The Friulian for war is la vuere. Supplementary examples related to this noun include: lâ in vuere (to go to war); jessi in vuere (to be at war); declarâ vuere (to declare war); la Grande Vuere (Great War; that is, First World War); la prime vuere mondiâl (First World War); la seconde vuere mondiâl (Second World War); il criminâl di vuere (war criminal). As for il re (king), which takes the plural form i rês, some related usages include: il re di Spagne (King of Spain), tratâ come un re (to treat like a king), mi trate come un re (he treats me like a king). The Friulian for queen is la regjine, for example: la regjine dal Canadà (Queen of Canada). The feminine âf means bee; the Friulian for queen bee, then, is âf regjine. The Friulian for prince and princess is il princip and la principesse, respectively.
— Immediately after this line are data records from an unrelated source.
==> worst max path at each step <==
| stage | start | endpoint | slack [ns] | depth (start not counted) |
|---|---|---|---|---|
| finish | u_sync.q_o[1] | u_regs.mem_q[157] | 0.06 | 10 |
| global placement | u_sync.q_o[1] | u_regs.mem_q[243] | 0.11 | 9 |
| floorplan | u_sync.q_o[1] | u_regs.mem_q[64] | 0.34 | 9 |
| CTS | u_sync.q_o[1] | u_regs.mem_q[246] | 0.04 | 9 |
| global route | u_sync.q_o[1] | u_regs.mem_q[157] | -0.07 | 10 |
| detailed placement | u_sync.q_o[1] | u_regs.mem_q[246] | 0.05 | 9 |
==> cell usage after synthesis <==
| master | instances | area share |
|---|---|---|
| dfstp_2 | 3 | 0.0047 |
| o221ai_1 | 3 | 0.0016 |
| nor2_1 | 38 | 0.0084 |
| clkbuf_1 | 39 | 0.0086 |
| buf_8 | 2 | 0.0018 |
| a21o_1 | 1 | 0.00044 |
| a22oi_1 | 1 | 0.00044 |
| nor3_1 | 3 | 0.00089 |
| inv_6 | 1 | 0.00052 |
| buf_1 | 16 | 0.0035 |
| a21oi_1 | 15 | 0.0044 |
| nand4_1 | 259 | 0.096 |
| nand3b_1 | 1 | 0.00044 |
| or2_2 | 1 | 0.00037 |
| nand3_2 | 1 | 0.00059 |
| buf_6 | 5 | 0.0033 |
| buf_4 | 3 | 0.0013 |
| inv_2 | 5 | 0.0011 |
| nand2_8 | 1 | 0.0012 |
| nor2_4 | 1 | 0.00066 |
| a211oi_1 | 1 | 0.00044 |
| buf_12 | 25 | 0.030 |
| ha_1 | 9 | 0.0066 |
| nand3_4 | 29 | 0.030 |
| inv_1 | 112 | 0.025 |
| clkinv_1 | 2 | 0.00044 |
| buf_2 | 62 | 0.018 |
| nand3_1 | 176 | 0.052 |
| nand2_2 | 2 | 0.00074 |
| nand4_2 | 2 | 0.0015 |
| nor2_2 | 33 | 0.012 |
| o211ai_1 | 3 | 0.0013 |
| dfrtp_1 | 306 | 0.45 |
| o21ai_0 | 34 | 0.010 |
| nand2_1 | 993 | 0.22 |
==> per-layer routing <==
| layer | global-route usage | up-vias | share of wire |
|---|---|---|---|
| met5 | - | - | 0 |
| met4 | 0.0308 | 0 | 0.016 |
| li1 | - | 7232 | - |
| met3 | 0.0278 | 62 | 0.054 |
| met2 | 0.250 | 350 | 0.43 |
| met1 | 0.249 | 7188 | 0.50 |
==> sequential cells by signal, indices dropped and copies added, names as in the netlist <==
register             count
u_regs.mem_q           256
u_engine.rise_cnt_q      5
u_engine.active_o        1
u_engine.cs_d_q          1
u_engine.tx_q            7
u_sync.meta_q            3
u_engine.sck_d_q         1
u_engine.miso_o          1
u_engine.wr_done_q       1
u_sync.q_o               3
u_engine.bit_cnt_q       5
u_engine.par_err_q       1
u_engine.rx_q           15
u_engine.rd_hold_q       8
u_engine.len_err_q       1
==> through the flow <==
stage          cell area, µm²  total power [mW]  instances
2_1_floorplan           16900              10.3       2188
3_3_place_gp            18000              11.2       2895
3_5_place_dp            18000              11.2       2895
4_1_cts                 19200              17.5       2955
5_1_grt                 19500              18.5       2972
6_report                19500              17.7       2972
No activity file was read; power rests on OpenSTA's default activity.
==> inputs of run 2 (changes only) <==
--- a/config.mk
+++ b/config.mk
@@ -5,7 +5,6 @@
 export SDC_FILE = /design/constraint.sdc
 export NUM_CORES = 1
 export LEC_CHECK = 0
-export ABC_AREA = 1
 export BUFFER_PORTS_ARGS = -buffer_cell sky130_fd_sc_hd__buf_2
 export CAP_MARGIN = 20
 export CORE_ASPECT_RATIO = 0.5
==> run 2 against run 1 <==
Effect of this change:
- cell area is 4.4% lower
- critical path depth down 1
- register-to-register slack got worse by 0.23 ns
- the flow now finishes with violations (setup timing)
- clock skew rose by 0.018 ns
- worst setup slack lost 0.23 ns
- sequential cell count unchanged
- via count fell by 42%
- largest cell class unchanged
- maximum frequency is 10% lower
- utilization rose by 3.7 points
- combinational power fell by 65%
In this verse, you find a faserin, which you will recall is the third-person plural of the passât sempliç of the verb fâ. You looked at the entire simple past conjugation of this verb in the notes at Gjenesi 13:18.
The following names appear in these two verses, some of which you have already met:
Kings: Amrafel (Amraphel), Arioc (Arioch), Chedorlaomer (Chedorlaomer), Tideal (Tidal), Bere (Bera), Bisre (Birsha), Sinab (Shinab), Semeber (Shemeber), Zoar (Zoar).
Places: Senaar (Shinar), Elasar (Ellasar), Elam (Elam), Goim (Goiim), Sodome (Sodom), Gomore (Gomorrah), Adme (Admah), Zeboim (Zeboiim), Bele (Bela).
You have seen that the expression dâ dongje means to gather, to accumulate. For example, dâ dongje i resultâts means to gather the results, to pull together the results. In this verse, you now find instead the reflexive dâsi dongje (to come together).
chescj chi si derin dongje
all these came together
all the latter joined forces
te valade di Sidim
in the valley of Siddim
Chescj chi translates literally as these here; it is used to refer to the kings mentioned in the previous verses and can be taken as meaning all the latter. The third-person plural of the passât sempliç of the verb dâ is a derin; of dâsi, it is si derin. Below, for your reference, you will find the simple past conjugation of the verb dâ. (The notes for this verse continue after the chart.)
The verse continues:
che al sarès il mâr dal Sâl
which is (would be) the Salt Sea
The Friulian for salt is il sâl. Il mâr dal Sâl (literally, sea of Salt) refers to the Dead Sea. A few supplementary examples of sâl include: zontâ un tic di sâl (to add a pinch of salt); il pevar (pepper); zontâ un tic di pevar (to add a pinch of pepper). In addition to un tic di, a pinch of can also be expressed as un piç di. From the text above, note of the use of the condizionâl presint of the verb jessi; that is, al sarès. Al sarès translates literally as it (he) would be. Supplementary examples:
l’ideâl al sarès de vê une machine
the ideal situation would be to have a car
sigûr al sarès miôr par ducj
certainly it would be better for all
it would certainly be better for everybody
You will find below the condizionâl presint conjugation of the verb jessi. Links pointing to all Friulian conjugation charts can be found here.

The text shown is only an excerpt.